Shares in Indian food delivery firm Zomato ended the session down 6% on Tuesday, hours after it was reported that Invesco had cut its rating on rival Swiggy.
Shares of Zomato closed Tuesday’s trading session at INR 60.94 (or US 74 cents), down 6% from the day’s opening at INR 64.80. The stock plunge wiped over $400 million off Zomato’s market cap.
TechCrunch first reported after local time on Monday that US asset manager Invesco had slashed the valuation of Zomato’s main rival Swiggy by 48.6% in a year to 5.5 billion of dollars Invesco led a $700 million funding round in Swiggy in January last year, valuing the Bengaluru-based startup at $10.7 billion.

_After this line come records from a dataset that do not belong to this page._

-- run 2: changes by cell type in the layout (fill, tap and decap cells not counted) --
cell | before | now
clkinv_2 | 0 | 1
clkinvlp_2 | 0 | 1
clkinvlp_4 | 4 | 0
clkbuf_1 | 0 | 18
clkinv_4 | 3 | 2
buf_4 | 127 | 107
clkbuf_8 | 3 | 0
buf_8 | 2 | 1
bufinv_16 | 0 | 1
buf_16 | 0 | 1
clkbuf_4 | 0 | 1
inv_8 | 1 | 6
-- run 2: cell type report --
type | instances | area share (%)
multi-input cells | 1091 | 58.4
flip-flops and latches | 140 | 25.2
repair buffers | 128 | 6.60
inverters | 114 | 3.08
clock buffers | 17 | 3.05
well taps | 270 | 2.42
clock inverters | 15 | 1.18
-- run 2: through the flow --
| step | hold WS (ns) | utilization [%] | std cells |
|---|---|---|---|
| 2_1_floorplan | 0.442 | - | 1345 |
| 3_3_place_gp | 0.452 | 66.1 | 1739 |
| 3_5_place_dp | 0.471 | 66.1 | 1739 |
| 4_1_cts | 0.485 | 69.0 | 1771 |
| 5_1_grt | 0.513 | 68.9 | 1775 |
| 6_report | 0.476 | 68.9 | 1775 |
--- config.mk ---
export PLATFORM = sky130hd
export DESIGN_NAME = vtf_request_filter
export DESIGN_NICKNAME = d
export VERILOG_FILES = /design/src/vtf_pkg.sv /design/src/vtf_crc_if.sv /design/src/vtf_crc16.sv /design/src/vtf_request_filter.sv
export VERILOG_INCLUDE_DIRS = /design/src
export SDC_FILE = /design/constraint.sdc
export NUM_CORES = 1
export LEC_CHECK = 0
export ABC_CLOCK_PERIOD_IN_PS = 3000
export CAP_MARGIN = 20
export CORE_MARGIN = 1.5
export CORE_UTILIZATION = 28
export CTS_BUF_LIST = sky130_fd_sc_hd__clkbuf_2
export DETAILED_ROUTE_END_ITERATION = 8
export DONT_BUFFER_PORTS = 1
export PLACE_DENSITY = 0.53
export SLEW_MARGIN = 15
export SYNTH_ARGS = -nofsm -noshare
export SYNTH_HDL_FRONTEND = slang
export SYNTH_SLANG_ARGS = --single-unit
--- constraint.sdc ---
create_clock -name core_clk -period 3 [get_ports core_clk]
set_clock_uncertainty 0.15 [all_clocks]
set_input_delay 0.3 -clock core_clk [delete_from_list [all_inputs] [get_ports core_clk]]
set_output_delay 0.3 -clock core_clk [all_outputs]
set_load 0.005 [all_outputs]
--- src/vtf_map.svh ---
`ifndef VTF_MAP_SVH
`define VTF_MAP_SVH

// ----------------------------------------
// Register offsets (byte addresses)
// ----------------------------------------
`define VTF_OFF_CTRL     8'h00
`define VTF_OFF_STATECMD 8'h04
`define VTF_OFF_STATUS   8'h08
`define VTF_OFF_ID_LO    8'h0c
`define VTF_OFF_ID_HI    8'h10
`define VTF_OFF_COUNTS   8'h14
`define VTF_CTRL_RESET   1'h1

// ----------------------------------------
// Request flag positions (bit 1 is index 0)
// ----------------------------------------
`define VTF_FLG_SUBC     0
`define VTF_FLG_RATE     1
`define VTF_FLG_INV      2
`define VTF_FLG_EXT      3
`define VTF_FLG_SEL      4
`define VTF_FLG_ADDR     5

// ----------------------------------------
// State commands written to STATECMD
// ----------------------------------------
`define VTF_SCMD_QUIET   2'h1
`define VTF_SCMD_SELECT  2'h2
`define VTF_SCMD_READY   2'h3

// ----------------------------------------
// Frame and CRC constants
// ----------------------------------------
`define VTF_MIN_BYTES    5'h04
`define VTF_CRC_INIT     16'hffff
`define VTF_CRC_POLY     16'h8408
`define VTF_CRC_RESIDUE  16'hf0b8
`define VTF_RESP_ERRFLAG 8'h01
`define VTF_ERR_OPTION   8'h03

`endif

--- src/vtf_pkg.sv ---
package vtf_pkg;
  typedef enum logic [1:0] {VTF_OFF, VTF_READY, VTF_QUIET, VTF_SELECTED} vtf_state_e;
  typedef enum logic [1:0] {VTF_SILENT, VTF_EXEC, VTF_ERROR} vtf_verdict_e;
endpackage : vtf_pkg

--- src/vtf_crc_if.sv ---
`timescale 1ns/10ps
interface vtf_crc_if;
  logic        clear;
  logic        valid;
  logic [7:0]  data;
  logic [15:0] crc;
  logic        residueOk;
  modport user   (output clear, output valid, output data, input crc, input residueOk);
  modport engine (input clear, input valid, input data, output crc, output residueOk);
endinterface : vtf_crc_if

Shares of Zomato, one of India’s leading food delivery services, have seen a steep plunge in their market price following news that Invesco had cut the rival company, Swiggy’s, valuation.
The reduction in value of Swiggy has led to a 10% fall in the share price of Zomato in January, possibly signalling pessimism in the market with regards to the former’s growth potential. This news comes soon after Zomato had successfully met its goal of raising $250 million in a new round of funding.
The Indian food delivery market, which was once a tight two-way race between Zomato and Swiggy, may now undergo a tectonic shift in terms of competition and structure. Invesco’s decision to cut Swiggy’s valuation is likely to further solidify the view that the market is now a more crowded battleground with multiple players, such as Foodpanda and Dunzo, vying for a larger share of the market.
Ikaroa, a full stack tech company, believes such market developments should be taken as a good opportunity for growth by companies operating in the space. Data-driven strategies and sound market strategies can help companies adjust to this changing landscape and work towards achieving their desired business targets. This will also involve leveraging available technologies to improve customer experience and ensure the delivery process is streamlined and efficient.